Quote:

I told Wez off once too for misinterpreting one of my posts




Oh yeah, I remember that. But then your thread locked up and I could never reply to that. And here we are full circle again. I didn't misinterpret your sitch, I just misstated my position. I wanted to come back to that because we are back at the kids again. I was trying to suggest (poorly) that you are the bigger person and maybe by showing him that you can bend a little bit on visitation that maybe he could take his head out and do the same.

So why getting back to this. Jo, this guy has kicked you in the teeth figuratively numerous times and tried his hardest to ruin things with your kids. I agree with everyone that has posted he's a jerk. I just hate to see a jerk winning.

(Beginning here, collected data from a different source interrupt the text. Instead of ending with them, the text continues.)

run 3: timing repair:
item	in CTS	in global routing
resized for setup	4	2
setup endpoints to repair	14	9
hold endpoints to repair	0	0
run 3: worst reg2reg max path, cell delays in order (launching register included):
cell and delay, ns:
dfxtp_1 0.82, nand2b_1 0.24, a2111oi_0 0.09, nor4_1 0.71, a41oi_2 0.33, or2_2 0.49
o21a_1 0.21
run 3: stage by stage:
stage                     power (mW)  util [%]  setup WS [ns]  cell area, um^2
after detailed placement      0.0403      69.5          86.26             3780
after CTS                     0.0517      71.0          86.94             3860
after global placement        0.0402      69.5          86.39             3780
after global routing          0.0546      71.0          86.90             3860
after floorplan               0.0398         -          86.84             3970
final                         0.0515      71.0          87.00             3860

And I know that because of him things likely feel unnatural with the three kids he has custody of. But I refuse to believe that they don't love you and want to be part of your life. You're their mother and no OW#1 OW#2 or OW#18,000 is ever going to take your place. Why do you think that adopted kids still seek out their biological parents after so long? It makes me really sad that your jerk of an ex-H has made it seem easier to just not see your darling kids. And I hope he hasn't truly poisoned their minds.

The thing I alluded to all those months (or however long) ago was that maybe if you bend a little so will he. But now today I'm not sure. He sounds like such as ass that I don't know. I had struggles with my ex also about visitation and I always kissed ass/gave in trying keep the piece so that visitation would go more smoothly and that when I did want my kids for my birthday or when my parents were in town that she wouldn't throw a wrench in the works. I think that's what Lou was suggesting too. That it might take a little kissing up, but if you can have your daughters that it's worth it.

Does your ex respond to any of that kind of stuff? Or is he just such a control freak that it wouldn't matter?

The one other thing I neglected to post....about the appearing indifferent and angry when he's around. Are you sure that isn't giving him the impression that he's got to you? That he's gotten under your skin? I would hate that he would have any satisfaction. Uggghhhhhhh

Hopefully this time I did a better job at expressing my point. Would it help if I flirt with you too? Because I will. Just let me know.


In the end, it's not the years in your life that count. It's the life in your years.
Abraham Lincoln

It is hard to fail, but it is worse never to have tried to succeed.